While most observers agree there is a problem to address, the specific proposal has divided opinion on campuses and wider society.
Against the backdrop of graduate unemployment, the runaway success of Nigeria’s film and music industry, driven by university graduates who have acquired skills outside of the traditional university system, stands in stark relief. For some, this phenomenon has highlighted the need for a different skills set among the country’s university students who are still, in large part, receiving a traditional university education with little emphasis on IT and other vocationally-oriented training.
“The private acquisition of computer knowledge and vocational training by these graduates in Nigeria’s music and video film industries shows that Nigeria needs to transform its university programmes in compliance with the demands of the 21st century. Anything short of this imperative transformation would simply lead to the continuous production of unemployable graduates by our universities,” according to Dr Adewale Suenu, a lecturer in international relations at Lagos State University.
The proposal attracted an immediate editorial opinion from The Guardian, an influential Nigerian tabloid which described the idea as “misguided”, and suggested it might be another way to exclude the millions of qualified youth from gaining access to university education. It questioned the link between quality education and the duration of courses.

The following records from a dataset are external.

==> config.mk <==
export PLATFORM = sky130hd
export DESIGN_NAME = lfsr_add_pipeline
export DESIGN_NICKNAME = d
export VERILOG_FILES = /design/src/rtl/lfsr_chain_pkg.sv /design/src/rtl/chain_stage.sv /design/src/rtl/lfsr_add_pipeline.sv
export SDC_FILE = /design/constraint.sdc
export NUM_CORES = 1
export LEC_CHECK = 0
export ABC_AREA = 1
export ABC_CLOCK_PERIOD_IN_PS = 2800
export CAP_MARGIN = 20
export CORE_MARGIN = 1.5
export CORE_UTILIZATION = 41
export CTS_CLUSTER_SIZE = 14
export DETAILED_ROUTE_END_ITERATION = 16
export GPL_ROUTABILITY_DRIVEN = 0
export HOLD_SLACK_MARGIN = 0.1
export SYNTH_ARGS = -nofsm -noshare
export SYNTH_HDL_FRONTEND = slang
export SYNTH_SLANG_ARGS = --single-unit
export TNS_END_PERCENT = 100
==> constraint.sdc <==
create_clock -name clk -period 2.8 [get_ports clk]
set_input_delay 0.42 -clock clk [delete_from_list [all_inputs] [get_ports clk]]
set_output_delay 0.42 -clock clk [all_outputs]
set_load 0.02 [all_outputs]
==> src/rtl/lfsr_chain_pkg.sv <==
// Shared types and constants for the LFSR-driven add/subtract pipeline.
package lfsr_chain_pkg;

  localparam int COUNT_W       = 16;
  localparam int DEFAULT_WIDTH = 8;

  typedef enum logic {
    MODE_ADD = 1'b0,
    MODE_SUB = 1'b1
  } mode_e;

  typedef struct packed {
    logic                     valid;
    mode_e                    mode;
    logic [DEFAULT_WIDTH-1:0] data;
  } stage_t;

endpackage

==> src/rtl/chain_stage.sv <==
// One register slice of the add/subtract chain with valid/ready flow control.
module chain_stage
  import lfsr_chain_pkg::*;
#(
  parameter int WIDTH = DEFAULT_WIDTH
) (
  input  logic             clk,
  input  logic             rst,
  input  logic             in_valid,
  input  logic             in_mode,
  input  logic [WIDTH-1:0] in_data,
  input  logic [WIDTH-1:0] addend,
  input  logic             down_ready,
  output logic             up_ready,
  output logic             valid,
  output logic             mode,
  output logic [WIDTH-1:0] data
);

  function automatic logic [WIDTH-1:0] apply_op(input logic m,
                                                input logic [WIDTH-1:0] a,
                                                input logic [WIDTH-1:0] k);
    return (mode_e'(m) == MODE_SUB) ? a - k : a + k;
  endfunction

  // A slot can take a new value when empty or when its contents move on this cycle.
  assign up_ready = !valid || down_ready;

  always_ff @(posedge clk or posedge rst) begin
    if (rst) begin
      valid <= 1'b0;
      mode  <= 1'b0;
      data  <= '0;
    end else if (up_ready) begin
      valid <= in_valid;
      if (in_valid) begin
        mode <= in_mode;
        data <= apply_op(in_mode, in_data, addend);
      end
    end
  end

endmodule

==> src/rtl/lfsr_add_pipeline.sv <==
// Fibonacci LFSR feeding an N-stage add/subtract pipeline that drains into a
// running checksum and a saturating handshake counter.
module lfsr_add_pipeline
  import lfsr_chain_pkg::*;
#(
  parameter int          WIDTH = DEFAULT_WIDTH,
  parameter int          N     = 4,
  parameter logic [63:0] SEED  = 64'hA5,
  parameter logic [63:0] TAPS  = 64'hB8
) (
  input  logic               clk,
  input  logic               rst,
  input  logic               en,
  input  logic               mode,
  input  logic               out_ready,
  output logic               out_valid,
  output logic [WIDTH-1:0]   result,
  output logic [WIDTH-1:0]   checksum,
  output logic [COUNT_W-1:0] count
);

  localparam logic [WIDTH-1:0] SEED_T = SEED[WIDTH-1:0];
  localparam logic [WIDTH-1:0] TAPS_T = TAPS[WIDTH-1:0];

  if (WIDTH < 2) begin : g_bad_width
    $error("WIDTH must be at least 2");
  end
  if (N < 1) begin : g_bad_n
    $error("N must be at least 1");
  end
  if (SEED_T == '0) begin : g_bad_seed
    $error("SEED truncated to WIDTH must be nonzero");
  end

  function automatic logic [COUNT_W-1:0] sat_inc(input logic [COUNT_W-1:0] c);
    return (c == '1) ? c : c + 1'b1;
  endfunction

  logic [WIDTH-1:0] lfsr;
  logic [N:0]       rdy;
  logic [N:0]       vld;
  logic [N:0]       md;
  logic [WIDTH-1:0] dat [0:N];

  // Index 0 is the injection point; index i+1 is the output of stage i.
  assign vld[0]  = en;
  assign md[0]   = mode;
  assign dat[0]  = lfsr;
  assign rdy[N]  = out_ready;

  for (genvar i = 0; i < N; i++) begin : g_stage
    chain_stage #(.WIDTH(WIDTH)) u_stage (
      .clk       (clk),
      .rst       (rst),
      .in_valid  (vld[i]),
      .in_mode   (md[i]),
      .in_data   (dat[i]),
      .addend    (WIDTH'(i + 1)),
      .down_ready(rdy[i+1]),
      .up_ready  (rdy[i]),
      .valid     (vld[i+1]),
      .mode      (md[i+1]),
      .data      (dat[i+1])
    );
  end

  assign out_valid = vld[N];
  assign result    = dat[N];

  always_ff @(posedge clk or posedge rst) begin
    if (rst) begin
      lfsr <= SEED_T;
    end else if (en && rdy[0]) begin
      lfsr <= {lfsr[WIDTH-2:0], ^(lfsr & TAPS_T)};
    end
  end

  // Drain side: one accumulation per accepted result.
  always_ff @(posedge clk or posedge rst) begin
    if (rst) begin
      checksum <= '0;
      count    <= '0;
    end else if (out_valid && out_ready) begin
      checksum <= checksum + result;
      count    <= sat_inc(count);
    end
  end

endmodule

==> results of run 1 <==
[registers in the layout (all words and copies together) (netlist names)]
register               cells
checksum                   8
count                     16
g_stage.u_stage.data      32
g_stage.u_stage.mode       3
g_stage.u_stage.valid      4
lfsr                       8
[worst reg2reg max path, delay by kind of cell (launching register included)]
family,cells,cell delay [ns]
simple gates,7,0.47
flops,1,0.52
buf+inv,2,0.20
fa+ha+maj,1,0.43
[synth_stat cells]
| cell type | count | area share |
|---|---|---|
| a21oi_1 | 14 | 0.015 |
| and2_1 | 3 | 0.0041 |
| nand2_1 | 220 | 0.18 |
| nor2_2 | 4 | 0.0055 |
| nand2_4 | 1 | 0.0025 |
| buf_2 | 5 | 0.0055 |
| buf_4 | 9 | 0.015 |
| xnor2_1 | 12 | 0.023 |
| o21ai_1 | 7 | 0.0077 |
| dfrtp_1 | 67 | 0.37 |
| nand3_1 | 38 | 0.042 |
| nor2_1 | 34 | 0.028 |
| o21ai_0 | 36 | 0.040 |
| fa_1 | 5 | 0.022 |
| clkinv_1 | 1 | 0.00083 |
| o21ai_2 | 2 | 0.0039 |
| a31oi_1 | 1 | 0.0014 |
| xor2_1 | 6 | 0.012 |
| or2_2 | 10 | 0.014 |
| inv_2 | 3 | 0.0025 |
| o21ai_4 | 1 | 0.0036 |
| o22ai_1 | 1 | 0.0014 |
| buf_6 | 2 | 0.0050 |
| dfstp_2 | 4 | 0.023 |
| nor2_4 | 3 | 0.0075 |
| ha_1 | 29 | 0.080 |
| nand3b_1 | 12 | 0.020 |
| nand4_1 | 5 | 0.0069 |
| inv_1 | 62 | 0.051 |
| nand2_2 | 3 | 0.0041 |
[layer usage]
metal | up-vias | global-route usage | routed length [um]
met5 | - | 0 | 0
met4 | 0 | 0.0639 | 98
met3 | 8 | 0.0277 | 255
met2 | 41 | 0.277 | 4130
met1 | 1679 | 0.212 | 4300
li1 | 1973 | - | -
[through the flow]
step                hold slack, ns  total power, uW
floorplan                    0.442             4330
global placement             0.463             5060
detailed placement           0.469             5150
CTS                          0.472             6270
global route                 0.492             6870
finish                       0.452             6200
[worst max-delay path by stage]
| stage | startpoint | end | slack (ns) | cells past startpoint |
|---|---|---|---|---|
| 5_1_grt | mode | g_stage[0].u_stage.data[6] | 0.72 | 11 |
| 3_5_place_dp | mode | g_stage[0].u_stage.data[6] | 0.49 | 11 |
| 6_report | mode | g_stage[0].u_stage.data[6] | 0.85 | 11 |
| 3_3_place_gp | mode | g_stage[0].u_stage.data[6] | 0.56 | 11 |
| 4_1_cts | count[2] | count[2] | 0.85 | 1 |
| 2_1_floorplan | rst | checksum[0] | 0.59 | 1 |
[final cells by class]
cell class	instances	area share
timing repair buffer	42	0.0796
inverter	66	0.0469
clock inverter	7	0.0270
tap	140	0.0332
multi-input combinational	447	0.452
clock buffer	9	0.0235
sequential	71	0.338
[where the power goes]
group	internal [uW]	total, uW	switching, uW
registers	1480	1890	409
logic	1390	3220	1830
clock network	685	1090	406
[logic make-up after synthesis]
family	share of synthesized area
flops	0.393
buf+inv	0.0801
simple gates	0.317
compound gates	0.0732
fa+ha+maj	0.102
xor+xnor	0.0348
==> key figures, run 1 <==
Die
  • Starting Density: 0.420
  • Core Region: 0.0108 sq mm
  • Chip Height: 108 um
  • Row count: 38
  • IO Pins: 38
  • Die Footprint: 0.0117 sq mm
  • Die Wd: 108 um

Clock tree
  • Post-CTS Setup Repair Bufs: 0
  • CTS tree: done
  • Root Buffer: clkbuf_8
  • Clock Path Buffers: 2
  • Reg clk slew, reported paths: 0.08 ns
  • Worst skew pair latency: 0.34 ns
  • Resize count post-CTS: 0
  • CTS Sinks: 71
  • H-tree levels: 3
  • CTS buffer count: 9
  • Hold buffers post-CTS: 0

STA
  • RSZ-0062 raised after global routing: no
  • Headroom to the max-slew limit: 0.621
  • Worst Max-Slew Pin Slew: 0.567 ns
  • Max Clk Rate: 514 MHz
  • Worst setup margin: 0.853 ns
  • Slew Viols, Final: 0
  • Clock Skews: 0.0124 ns
  • Fin Setup TNS: 0 ns
  • Min Clock Period, post-route: 1.95 ns
  • # setup viols final: 0
  • Period Utilization, post-route: 0.695
  • Fin. Hold Viols: 0

Synthesis
  • Syn Std Cell Area: 0.00453 sq mm
  • Seq/Total Area, Yosys: 0.393
  • Yosys cell types: 30
  • Syn Area/Cell: 7.55 sq um
  • Yosys warns: 0
  • Synth Instances: 600
  • Syn_nets: 639
  • Yosys reg bits: 71

Placed design
  • Post-DP HPWL: 6800 um
  • Port Buf Inserts: 37
  • Dpl cell area: 0.00501 sq mm
  • Post-Place Cells: 766
  • Worst slack, placed: 0.493 ns

Finish
  • Post-Layout Inst Area: 0.00528 sq mm
  • Layout Nets: 676
  • Layout overhead on the synthesized area: 16.5%
  • Multi-input gate area: 0.00239 sq mm
  • Ant diodes: 0
  • Fin util: 0.489
  • Most frequent cells in the layout: 220 x nand2_1, 67 x dfrtp_1, 61 x inv_1
  • Most common cell after layout, fill and taps aside: nand2_1
  • Fillers: 1071
  • Fraction of layout cells with a size suffix above 1: 0.0826
  • Area taken by flip-flops and latches: 0.00178 sq mm
  • Final Non-Filler Cells: 782

Setup path
  • R2R Setup Slk: 1.09 ns
  • Critical Path Source Type: primary input
  • Critical path cell sequence: clkdlybuf4s50_1 > inv_1 > fa_1 > inv_1 > nand2_1 > nand2_1 > nand3b_1 > nand2_1 > nand2_1 > nand3_1 > nand2_1
  • Reg2reg start: g_stage[0].u_stage.mode
  • Max FO, Critical Path: 8
  • Critical R2R Capture: g_stage[1].u_stage.data[7]
  • Max incr delay on CP: 0.68 ns
  • Setup CP Type: primary input to flop
  • CP max-delay cell: clkdlybuf4s50_1
  • Crit path buf inv count: 3
  • CP most frequent cell: nand2_1
  • Req. time, crit path: 3.03 ns
  • Path depth of the worst reg2reg path: 10
  • CP top delay family: buffers and inverters
  • Crit path DAT: 2.18 ns
  • Critical Path Sink Type: flop

Routing
  • Avg WL per Cell: 11.2 um
  • DRC Markers: 0
  • Vias per inst: 4.73
  • Iter 0 DRT Violations: 141
  • Final wirelength: 8780 um
  • Total number of vias: 3701
  • Antenna-violating nets left: 0
  • DR pass1 iterations: 4

Power and ir drop
  • Peak VDD IR: 0.507 mV
  • Leakage power: 0.00261 uW
  • PwrDens: 1170 mW/mm^2

GRT
  • All-Layer GR Usage: 0.165
  • Initial antenna violation count: 0
  • Remaining Overflow, GRT: 0
  • Largest net degree at the start of global routing: 47
  • First-pass GRT wire length: 15600 um
  • Vias in the first global route: 3522

Status
  • Status: complete, no violations

Hold path
  • Min-delay worst type: primary input to asynchronous set/reset pin

Job
  • # Max-Cap Violations: 0
Power figures use the tool's default switching activity.
==> run 2, diff against run 1 <==
ABC_CLOCK_PERIOD_IN_PS = 2000   (was 2800)
clock period = 2 ns   (was 2.8 ns; I/O delays follow)
==> run 2 against run 1 <==
Net effect: global-route usage down 0.13 points; setup slack worse by 0.68 ns; combinational power up 39%; power up 40%; core utilization up 0.25 points; register-to-register slack worse by 0.79 ns; flip-flop and latch count unchanged; clock-buffer cell count up 1; clock power up 39%; cell area up 0.52%; critical path type is now flop to primary output; sequential share of layout area down 0.18 points; non-clock buffer count up 4.
==> key figures, run 2 (synthesized netlist as in run 1, its figures left out) <==
Routing
  • Iter 0 DRT Violations: 177 (+26%)
  • Highest metal used: met4
  • Met1 WL: 4190 um (-2.6%)
  • Avg WL per Cell: 11.2 um (-0.42%)
  • Vias per inst: 4.81 (+1.6%)
  • DRC Markers: 0 (unchanged)
  • DR pass1 iterations: 6 (+2)
  • Total number of vias: 3781 (+2.2%)
  • Final wirelength: 8790 um (about the same)
  • DR WL met2: 4200 um (+1.6%)
  • Antenna-violating nets left: 0 (unchanged)
  • Wire length on met3: 245 um (-3.9%)

Die
  • Core Region: 0.0108 sq mm (unchanged)
  • Die Wd: 108 um (unchanged)
  • Starting Density: 0.420 (unchanged)
  • Chip Height: 108 um (unchanged)
  • IO Pins: 38 (unchanged)
  • Die Footprint: 0.0117 sq mm (unchanged)
  • Row count: 38 (unchanged)

STA
  • Period Utilization, post-route: 0.914
  • Fin. Hold Viols: 0 (unchanged)
  • Min Clock Period, post-route: 1.83 ns
  • Max Clk Rate: 547 MHz
  • Fin Hold WS: 0.380 ns (-0.0719 ns)
  • Worst Max-Slew Pin Slew: 0.436 ns (-0.132 ns)
  • Slew Viols, Final: 0 (unchanged)
  • Headroom to the max-slew limit: 0.709 (+0.0877)
  • RSZ-0062 raised after global routing: no
  • # setup viols final: 0 (unchanged)
  • Fin Setup TNS: 0 ns (unchanged)
  • Clock Skews: 0.00679 ns (-0.00558 ns)

Setup path
  • Critical R2R Capture: g_stage[1].u_stage.data[7]
  • CP top delay family: buffers and inverters
  • Setup CP Type: flop to primary output
  • CP max-delay cell: clkdlybuf4s50_1
  • Path depth of the worst reg2reg path: 10 (unchanged)
  • Max incr delay on CP: 0.66 ns (-0.02 ns)
  • Critical Path Source Type: flop
  • Crit path buf inv count: 1 (-2)
  • Req. time, crit path: 1.70 ns (-1.33 ns)
  • Critical Path Sink Type: primary output
  • Crit path DAT: 1.53 ns (-0.65 ns)
  • Max FO, Critical Path: 8 (unchanged)
  • R2R Setup Slk: 0.30 ns (-0.79 ns)
  • Reg2reg start: g_stage[0].u_stage.mode
  • Critical path cell sequence: clkdlybuf4s50_1

Placed design
  • Post-Place Cells: 770 (+0.52%)
  • Post-DP HPWL: 6620 um (-2.6%)
  • Dpl cell area: 0.00505 sq mm (+0.67%)
  • Port Buf Inserts: 37 (unchanged)

Finish
  • Layout Nets: 680 (+0.59%)
  • Post-Layout Inst Area: 0.00531 sq mm (+0.52%)
  • Most common cell after layout, fill and taps aside: nand2_1
  • Final Non-Filler Cells: 786 (+0.51%)
  • Most frequent cells in the layout: 220 x nand2_1, 67 x dfrtp_1, 61 x inv_1
  • Leading registers by flop count: g_stage.u_stage.data: 32 flops, count: 16 flops
  • Ant diodes: 0 (unchanged)
  • Fillers: 1086 (+1.4%)
  • Fraction of layout cells with a size suffix above 1: 0.0867 (+0.00413)
  • Layout overhead on the synthesized area: 17.1%
  • Max FFs per register: 32 (unchanged)
  • Biggest register: g_stage.u_stage.data

Clock tree
  • Reg clk slew, reported paths: 0.08 ns (about the same)
  • H-tree levels: 3 (unchanged)
  • CTS tree: done
  • CTS Sinks: 71 (unchanged)
  • Root Buffer: clkbuf_8
  • CTS buffer count: 9 (unchanged)
  • Clock Path Buffers: 2 (unchanged)
  • Resize count post-CTS: 0 (unchanged)
  • Hold buffers post-CTS: 0 (unchanged)
  • Post-CTS Setup Repair Bufs: 0 (unchanged)
  • Worst skew pair latency: 0.36 ns (+0.02 ns)

Power and ir drop
  • Final Power: 8650 uW (+40%)
  • PwrDens: 1630 mW/mm^2 (+39%)
  • Leakage power: 0.00262 uW (+0.30%)
  • Peak VDD IR: 0.692 mV (+36%)

GRT
  • Remaining Overflow, GRT: 0 (unchanged)
  • All-Layer GR Usage: 0.163 (-0.00131)
  • Largest net degree at the start of global routing: 72 (+53%)
  • First-pass GRT wire length: 15200 um (-2.6%)
  • Vias in the first global route: 3484 (-1.1%)
  • Initial antenna violation count: 0 (unchanged)

Status
  • Status: complete, no violations

Hold path
  • Min-delay worst type: primary input to asynchronous set/reset pin

Job
  • # Max-Cap Violations: 0 (unchanged)
run 2: cell types whose count changed in the layout (fill, tap and decap cells not counted):
| cell | before | now |
|---|---|---|
| inv_6 | 1 | 0 |
| inv_2 | 4 | 3 |
| buf_4 | 4 | 8 |
| clkbuf_1 | 0 | 1 |
| clkinv_4 | 1 | 0 |
| clkinvlp_4 | 0 | 2 |
run 2: tightest hold or removal path, cell delays in order:
cell	delay [ns]
clkdlybuf4s50_1	0.44
clkinvlp_4	0.09
buf_12	0.32
run 2: area by class of cell:
cell class / count / area [sq um] / share of cell area
Timing Repair Buffer: 46 / 450 / 0.0849
Sequential cell: 71 / 1780 / 0.336
Inverter: 66 / 251 / 0.0474
Multi-Input combinational cell: 447 / 2390 / 0.450
Clock buffer: 10 / 128 / 0.0241
Tap cell: 140 / 175 / 0.0330
Clock inverter: 6 / 133 / 0.0250
run 2: routing by layer:
layer  GRT usage  vias up
li1            -     1987
met1       0.206     1726
met2       0.275       57
met3      0.0253       11
met4      0.0780        0
met5           0        -
run 2: where the power goes:
| part | switching (uW) | leakage [uW] | internal [uW] |
|---|---|---|---|
| sequential | 572 | 0.000879 | 2070 |
| clock | 563 | 0.000126 | 953 |
| combinational | 2520 | 0.00162 | 1970 |
run 2: worst max path at each step:
stage,start,to,cells past startpoint
4_1_cts,count[2],count[2],1
2_1_floorplan,checksum[0],checksum[4],10
6_report,count[2],count[2],1
3_3_place_gp,mode,g_stage[0].u_stage.data[6],11
5_1_grt,count[2],count[2],1
3_5_place_dp,mode,g_stage[0].u_stage.data[6],11
run 2: stage by stage:
stage | utilization | worst slack (ns)
finish | 0.492 | 0.173
global placement | 0.468 | 0.0124
detailed placement | 0.468 | -0.0375
global route | 0.492 | 0.116
floorplan | - | 0.375
CTS | 0.492 | 0.151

The editorial argued that all three stages of education have steadily declined in the last 30 years. “Gradually, Nigerians have witnessed a fatal erosion of the high and excellent standards which were set and maintained in the early years of nationhood. Morale among teachers dropped significantly such that teaching became a last resort, only for graduates who could not get jobs elsewhere,” it said.
The editorial proposed that skills acquisition be injected into the school programme, teachers be retrained, and that the budgetary provisions for higher education be increased.
Suenu agreed that finances for education were inadequate. “In the 1960s, South Korea and Nigeria were at the same level of under-development. While Nigeria stagnated in her funding of education, South Korea gradually increased her funding to about 55% annually in the areas of education and vocational training. Today, South Korea has the sixth biggest economy in the world and she is an industrialised nation, while Nigeria is still an exporting nation of raw materials because her funding of education and vocational training is abysmally low”, he said.
Asked to comment on Onwuka’s proposal, Dr Dele Adegboku, based in the department of foreign European languages at the University of Port Harcourt, said destroying any nation does not require the use of an atomic bomb or the use of long range missiles.
“It only requires lowering the quality of education and allowing cheating in the examination by the students…The collapse of education is the collapse of the nation.”